Hesitation Stockings, Hestiation Shoes

Wednesday, November 24, 2004

Output

Well, S. got my long paper letter. Also, I sent a long email to her first thing in the morning saying a bunch of stuff. All triggered off by the "forgiveness" thing. Chatted briefly at lunch hour with S. Not a big reaction to all that I said in either the letter or today's inpromptu message. But a kiss to me at the end. So, who knows. Maybe I am struggling simply to get back to the surface of all this, like some struggling swimmer far underwater. Maybe if I ever do get back to the top and grab a gulp of air, then I can walk away. Maybe, maybe. Don't know.

I guess she loved me so strong, if very briefly, that I can't let go. I am a rat in a Skinner cage, hitting the button again and again, waiting for the reward that once was produced so readily.
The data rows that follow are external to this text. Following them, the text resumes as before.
**config.mk**
```make
export PLATFORM = sky130hd
export DESIGN_NAME = uf_grid_decoder
export DESIGN_NICKNAME = d
export VERILOG_FILES = /design/src/rtl/uf_pkg.sv /design/src/rtl/uf_pe.sv /design/src/rtl/uf_ctrl.sv /design/src/rtl/uf_grid_decoder.sv
export SDC_FILE = /design/constraint.sdc
export NUM_CORES = 1
export LEC_CHECK = 0
export BUFFER_PORTS_ARGS = -buffer_cell sky130_fd_sc_hd__clkbuf_2
export CAP_MARGIN = 5
export CELL_PAD_IN_SITES_DETAIL_PLACEMENT = 1
export CELL_PAD_IN_SITES_GLOBAL_PLACEMENT = 2
export CORE_MARGIN = 2
export CORE_UTILIZATION = 42
export CTS_CLUSTER_DIAMETER = 150
export DETAILED_ROUTE_END_ITERATION = 7
export PLACE_DENSITY = 0.88
export RECOVER_POWER = 100
export SKIP_LAST_GASP = 1
export SLEW_MARGIN = 30
export SYNTH_ARGS = -nofsm -noshare
export SYNTH_HDL_FRONTEND = slang
export SYNTH_SLANG_ARGS = --single-unit
```
**constraint.sdc**
```tcl
create_clock -name clk_i -period 16.65 [get_ports clk_i]
set_clock_uncertainty 0.15 [all_clocks]
set_input_delay 3.33 -clock clk_i [delete_from_list [all_inputs] [get_ports clk_i]]
set_output_delay 3.33 -clock clk_i [all_outputs]
set_load 0.02 [all_outputs]
```
[src/rtl/pcb_pkg.sv]
package pcb_pkg;
    // Which part of a physical counter a bus write targets
    typedef enum logic [1:0] {
        HALF_NONE = 2'd0,
        HALF_FULL = 2'd1,
        HALF_HI   = 2'd2,
        HALF_LO   = 2'd3
    } half_e;
endpackage

[src/rtl/pcb_slice.sv]
module pcb_slice
    import pcb_pkg::*;
#(
    parameter int W = 32
) (
    input  logic         clk,
    input  logic         rst,
    input  logic         run,
    input  logic         split,
    input  logic         ev_hi,
    input  logic         ev_lo,
    input  logic         commit,
    input  half_e        wr_sel,
    input  logic [W-1:0] wr_val,
    output logic [W-1:0] view,
    output logic         pending,
    output logic         wrap_hi,
    output logic         wrap_lo
);
    localparam int H = W / 2;

    typedef struct packed {
        logic [W-1:0] live;
        logic [W-1:0] latch;
        logic         pend;
    } slice_t;

    slice_t s_d, s_q;
    logic [W-1:0] cur;
    logic take, step_hi, step_lo;

    always_comb begin
        s_d     = s_q;
        cur     = s_q.pend ? s_q.latch : s_q.live;
        take    = commit && s_q.pend;
        step_hi = run && ev_hi;
        step_lo = run && ev_lo && split;
        wrap_hi = 1'b0;
        wrap_lo = 1'b0;

        if (take) begin
            s_d.live = s_q.latch;
            s_d.pend = 1'b0;
        end else if (split) begin
            s_d.live[W-1:H] = s_q.live[W-1:H] + H'(step_hi);
            s_d.live[H-1:0] = s_q.live[H-1:0] + H'(step_lo);
            wrap_hi = step_hi && (&s_q.live[W-1:H]);
            wrap_lo = step_lo && (&s_q.live[H-1:0]);
        end else begin
            s_d.live = s_q.live + W'(step_hi);
            wrap_hi  = step_hi && (&s_q.live);
        end

        case (wr_sel)
            HALF_FULL: begin
                s_d.latch = wr_val;
                s_d.pend  = 1'b1;
            end
            HALF_HI: begin
                s_d.latch = {wr_val[H-1:0], cur[H-1:0]};
                s_d.pend  = 1'b1;
            end
            HALF_LO: begin
                s_d.latch = {cur[W-1:H], wr_val[H-1:0]};
                s_d.pend  = 1'b1;
            end
            default: ;
        endcase
    end

    always_ff @(posedge clk) begin
        if (rst) s_q <= '0;
        else     s_q <= s_d;
    end

    assign view    = cur;
    assign pending = s_q.pend;
endmodule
Steak for dinner. And salad.

87.1 kilos.

Pictures of Heather's baby. Healthy little fellow. In a proper crib or bassinet thing, unlike poor Lucas.

Jackson Browne, Pretender.

Writing today at work. Writing about the fall of Preston into depression, or into the verge of it, the prenumbra; have to wait until later to see if it was any good, but it worked in one way: thinking so hard of that feeling of the hollowness of everything I managed to create it within myself. Congratulations Rick.

Called Christopher to pass on the complaints from the nice lady renting out a basement suite to him. He was groggy from waking up.

Want to figure out what State S. is getting married in so I can buy road maps so I can drive her to her teaching hospital afterwards in either Illinois or Alabama.